Development of the face and cranium during embryogenesis is a complex and orchestrated process that involves cellular proliferation, differentiation, migration, and selective apoptosis. Facial clefts and holoprosencephaly (HPE) are conditions caused by the disruption of these normal embryonic processes.
Facial clefts are deformations of the face and/or cranium caused by relative excesses or deficits of tissue along linear anatomic planes [1,2]. Although the exact incidence of facial clefts is unknown, they are estimated to affect 1.4 to 4.9 newborns per 100,000 live births [1,3,4].

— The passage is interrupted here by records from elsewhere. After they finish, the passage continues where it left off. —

File: src/rtl/xpose_addr.sv
module xpose_addr
    import xpose_pkg::*;
#(
    parameter int HALF = 3
) (
    input  logic [2*HALF-1:0] pos,
    input  order_e            ord,
    output logic [2*HALF-1:0] addr
);
    always_comb begin
        if (ord == ORD_COL) begin
            addr = {pos[HALF-1:0], pos[2*HALF-1:HALF]};
        end else begin
            addr = pos;
        end
    end
endmodule

File: src/rtl/xpose_store.sv
module xpose_store #(
    parameter int DATA_W = 16,
    parameter int ADDR_W = 6
) (
    input  logic              clk,
    input  logic              we,
    input  logic [ADDR_W-1:0] waddr,
    input  logic [DATA_W-1:0] wdata,
    input  logic [ADDR_W-1:0] raddr,
    output logic [DATA_W-1:0] rdata
);
    localparam int DEPTH = 1 << ADDR_W;

    logic [DATA_W-1:0] cells [DEPTH];

    always_ff @(posedge clk) begin
        if (we) begin
            cells[waddr] <= wdata;
        end
    end

    // Combinational read port: a same-address write lands only at the edge,
    // so the read sees the previous content.
    assign rdata = cells[raddr];
endmodule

Embryology — More than one theory exists regarding the embryologic pathogenesis of facial clefts. Fetal craniofacial development is a complex series of events that occurs between the third and eighth weeks of gestation. During the initial stages, five facial processes (one frontal, two maxillary, two mandibular) form and subsequently fuse (by the sixth week of gestation) to form the human face. The classic theory states that facial clefting occurs when the fusion process is disrupted. However, other theories propose that the pathogenesis is related to the infarction of primordial blood vessels, amniotic bands, failure of certain developmental zones of the face to develop completely, or errors in cellular migration, penetration, and differentiation .

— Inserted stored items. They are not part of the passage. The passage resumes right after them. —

--- src/rtl/fll_corrector.sv ---
module fll_corrector
    import fll_pkg::*;
#(
    parameter int CW    = 6,
    parameter int FW    = 8,
    parameter int MW    = 8,
    parameter int CNT_W = 12,
    parameter int TICKS = 4
) (
    input  logic             clk,
    input  logic             rst,
    input  logic             restart,
    input  logic             enable,
    input  logic [FW-1:0]    trim,
    input  logic [MW-1:0]    mult,
    input  logic             done,
    input  logic [CNT_W-1:0] count,
    output logic [CW-1:0]    coarse,
    output logic [FW-1:0]    fine,
    output logic             stable,
    output mode_e            mode
);
    localparam int unsigned CMID  = 32'd1 << (CW - 1);
    localparam int unsigned CTOP  = (32'd1 << CW) - 32'd1;
    localparam int unsigned FTOP  = (32'd1 << FW) - 32'd1;
    localparam int unsigned TK    = TICKS;

    int unsigned target;
    verdict_t    v;

    always_comb begin
        target = 32'(mult) * TK;
        v      = judge(32'(count), target);
    end

    always_ff @(posedge clk) begin
        if (rst || restart) begin
            coarse <= CW'(CMID);
            fine   <= trim;
            stable <= 1'b0;
            mode   <= MODE_COARSE;
        end else if (!enable) begin
            stable <= 1'b0;
        end else if (done) begin
            if (v.near) begin
                stable <= 1'b1;
                mode   <= MODE_FINE;
                fine   <= FW'(nudge(32'(fine), v.step, FTOP));
            end else begin
                stable <= 1'b0;
                mode   <= MODE_COARSE;
                coarse <= CW'(nudge(32'(coarse), v.step, CTOP));
            end
        end
    end
endmodule
$ cat config.mk
export PLATFORM = sky130hd
export DESIGN_NAME = shield_listener
export DESIGN_NICKNAME = d
export VERILOG_FILES = /design/src/rtl/shield_pkg.sv /design/src/rtl/jam_slot_picker.sv /design/src/rtl/slot_sequencer.sv /design/src/rtl/masked_decoder.sv /design/src/rtl/shield_listener.sv
export SDC_FILE = /design/constraint.sdc
export NUM_CORES = 1
export LEC_CHECK = 0
export ABC_AREA = 1
export BUFFER_PORTS_ARGS = -buffer_cell sky130_fd_sc_hd__buf_4
export CAP_MARGIN = 5
export CORE_MARGIN = 1.5
export CORE_UTILIZATION = 30
export CTS_BUF_LIST = sky130_fd_sc_hd__clkbuf_8 sky130_fd_sc_hd__clkbuf_16
export DETAILED_ROUTE_END_ITERATION = 8
export PLACE_DENSITY = 0.54
export SYNTH_ARGS = -nofsm -noshare
export SYNTH_HDL_FRONTEND = slang
export SYNTH_HIERARCHICAL = 1
export SYNTH_SLANG_ARGS = --single-unit
$ cat constraint.sdc
create_clock -name clk -period 5.85 [get_ports clk]
set_clock_uncertainty 0.05 [all_clocks]
set_input_delay 0.585 -clock clk [delete_from_list [all_inputs] [get_ports clk]]
set_output_delay 0.585 -clock clk [all_outputs]
set_load 0.02 [all_outputs]
$ cat src/rtl/shield_pkg.sv
package shield_pkg;

   // Alternating pattern, 1 at the MSB, used as the default bit-one codeword.
   function automatic logic [63:0] alt_word(input int n);
      logic [63:0] w;
      w = '0;
      for (int i = 0; i < n; i++) begin
         w[n-1-i] = (i % 2 == 0);
      end
      return w;
   endfunction

   typedef struct packed {
      logic bit_val;
      logic ok;
      logic err;
   } dec_res_t;

endpackage
<file path="config.mk">
export PLATFORM = sky130hd
export DESIGN_NAME = smbmon_decoder
export DESIGN_NICKNAME = d
export VERILOG_FILES = /design/src/rtl/smbmon_pkg.sv /design/src/rtl/smbmon_addr_regs.sv /design/src/rtl/smbmon_addr_match.sv /design/src/rtl/smbmon_decoder.sv
export SDC_FILE = /design/constraint.sdc
export NUM_CORES = 1
export LEC_CHECK = 0
export CORE_UTILIZATION = 45
export DETAILED_ROUTE_END_ITERATION = 10
export MAX_ROUTING_LAYER = met4
export PLACE_DENSITY = 0.71
export SLEW_MARGIN = 25
export SYNTH_ARGS = -nofsm -noshare
export SYNTH_HDL_FRONTEND = slang
export SYNTH_SLANG_ARGS = --single-unit
</file>
<file path="constraint.sdc">
create_clock -name clk -period 3.1 [get_ports clk]
set_input_delay 0.465 -clock clk [delete_from_list [all_inputs] [get_ports clk]]
set_output_delay 0.465 -clock clk [all_outputs]
set_load 0.02 [all_outputs]
</file>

Etiology — Although the precise etiology is unknown, multiple genetic and environmental factors may be involved. The environmental risk factors implicated include antenatal exposure to radiation, viral infections, metabolic abnormalities, and teratogenic compounds .
Classification of clefts — Paul Tessier, the father of modern craniofacial surgery, introduced a classification system to describe the anatomic planes along which facial clefts fall . The classification system numbers clefts based upon their location surrounding the orbit. Numbers 0 through 7 run inferior to the orbit (facial clefts) from medial to lateral, number 8 runs on the lateral portion of the orbit, and numbers 9 through 14 run superior to the orbit from lateral to medial (cranial clefts) (figure 1).